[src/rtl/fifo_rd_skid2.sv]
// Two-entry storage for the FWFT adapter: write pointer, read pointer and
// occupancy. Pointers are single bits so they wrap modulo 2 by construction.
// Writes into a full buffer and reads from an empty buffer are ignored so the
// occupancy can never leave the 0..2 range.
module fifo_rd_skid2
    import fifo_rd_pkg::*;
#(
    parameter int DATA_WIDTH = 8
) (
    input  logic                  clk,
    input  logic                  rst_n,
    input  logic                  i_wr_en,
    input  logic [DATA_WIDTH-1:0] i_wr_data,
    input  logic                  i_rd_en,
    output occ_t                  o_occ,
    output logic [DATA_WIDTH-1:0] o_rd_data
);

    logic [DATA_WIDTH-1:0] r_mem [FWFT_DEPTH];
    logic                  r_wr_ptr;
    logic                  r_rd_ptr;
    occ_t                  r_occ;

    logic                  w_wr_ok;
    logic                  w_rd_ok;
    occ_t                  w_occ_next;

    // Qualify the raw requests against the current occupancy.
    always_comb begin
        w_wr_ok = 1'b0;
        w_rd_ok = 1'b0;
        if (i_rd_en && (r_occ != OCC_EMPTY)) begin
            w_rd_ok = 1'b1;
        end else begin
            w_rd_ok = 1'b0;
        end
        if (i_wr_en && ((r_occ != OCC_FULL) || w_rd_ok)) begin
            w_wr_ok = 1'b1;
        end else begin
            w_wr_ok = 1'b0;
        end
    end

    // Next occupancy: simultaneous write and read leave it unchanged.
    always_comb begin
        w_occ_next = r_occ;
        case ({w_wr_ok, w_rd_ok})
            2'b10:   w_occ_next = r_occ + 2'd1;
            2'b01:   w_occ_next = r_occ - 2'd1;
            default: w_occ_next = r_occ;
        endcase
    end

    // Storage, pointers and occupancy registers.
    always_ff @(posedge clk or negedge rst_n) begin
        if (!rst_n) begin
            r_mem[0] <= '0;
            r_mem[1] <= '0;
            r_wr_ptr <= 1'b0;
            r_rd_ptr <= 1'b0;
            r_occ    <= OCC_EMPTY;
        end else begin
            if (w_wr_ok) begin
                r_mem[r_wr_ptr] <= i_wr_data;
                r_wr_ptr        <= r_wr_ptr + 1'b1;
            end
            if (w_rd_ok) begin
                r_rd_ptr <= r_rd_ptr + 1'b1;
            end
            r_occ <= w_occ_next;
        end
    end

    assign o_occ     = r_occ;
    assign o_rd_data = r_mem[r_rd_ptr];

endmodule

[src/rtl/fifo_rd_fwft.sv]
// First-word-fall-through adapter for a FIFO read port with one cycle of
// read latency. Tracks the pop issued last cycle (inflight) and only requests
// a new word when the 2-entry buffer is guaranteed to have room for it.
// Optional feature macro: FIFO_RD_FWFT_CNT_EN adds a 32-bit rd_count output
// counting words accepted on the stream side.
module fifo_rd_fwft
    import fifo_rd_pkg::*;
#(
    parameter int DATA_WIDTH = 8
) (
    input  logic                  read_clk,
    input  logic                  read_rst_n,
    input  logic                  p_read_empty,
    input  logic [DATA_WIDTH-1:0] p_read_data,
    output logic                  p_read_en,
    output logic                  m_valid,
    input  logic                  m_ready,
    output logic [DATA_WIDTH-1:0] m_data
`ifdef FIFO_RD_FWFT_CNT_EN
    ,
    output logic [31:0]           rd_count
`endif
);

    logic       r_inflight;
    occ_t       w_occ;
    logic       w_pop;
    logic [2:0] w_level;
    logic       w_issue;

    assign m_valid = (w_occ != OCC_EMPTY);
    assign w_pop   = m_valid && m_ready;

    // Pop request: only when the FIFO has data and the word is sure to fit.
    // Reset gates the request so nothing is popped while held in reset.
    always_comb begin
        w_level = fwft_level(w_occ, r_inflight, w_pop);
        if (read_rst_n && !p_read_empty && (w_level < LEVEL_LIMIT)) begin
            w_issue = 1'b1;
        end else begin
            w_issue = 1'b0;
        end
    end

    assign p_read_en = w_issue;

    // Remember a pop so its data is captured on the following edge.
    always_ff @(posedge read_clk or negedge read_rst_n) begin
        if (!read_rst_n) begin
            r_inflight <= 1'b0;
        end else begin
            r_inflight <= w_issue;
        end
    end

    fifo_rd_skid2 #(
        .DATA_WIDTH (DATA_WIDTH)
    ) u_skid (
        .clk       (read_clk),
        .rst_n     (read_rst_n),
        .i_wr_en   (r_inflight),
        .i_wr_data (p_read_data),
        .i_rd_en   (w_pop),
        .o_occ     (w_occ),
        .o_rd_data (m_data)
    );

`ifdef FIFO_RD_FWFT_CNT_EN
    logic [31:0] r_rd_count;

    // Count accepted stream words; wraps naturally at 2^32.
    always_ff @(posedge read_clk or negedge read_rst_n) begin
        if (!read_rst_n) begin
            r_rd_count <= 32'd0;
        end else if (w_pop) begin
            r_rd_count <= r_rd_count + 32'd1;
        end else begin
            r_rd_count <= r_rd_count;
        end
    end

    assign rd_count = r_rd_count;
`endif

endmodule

++++++

The task → Output each line of the listing above that has "words".

Solution for this problem →
// counting words accepted on the stream side.
    // Count accepted stream words; wraps naturally at 2^32.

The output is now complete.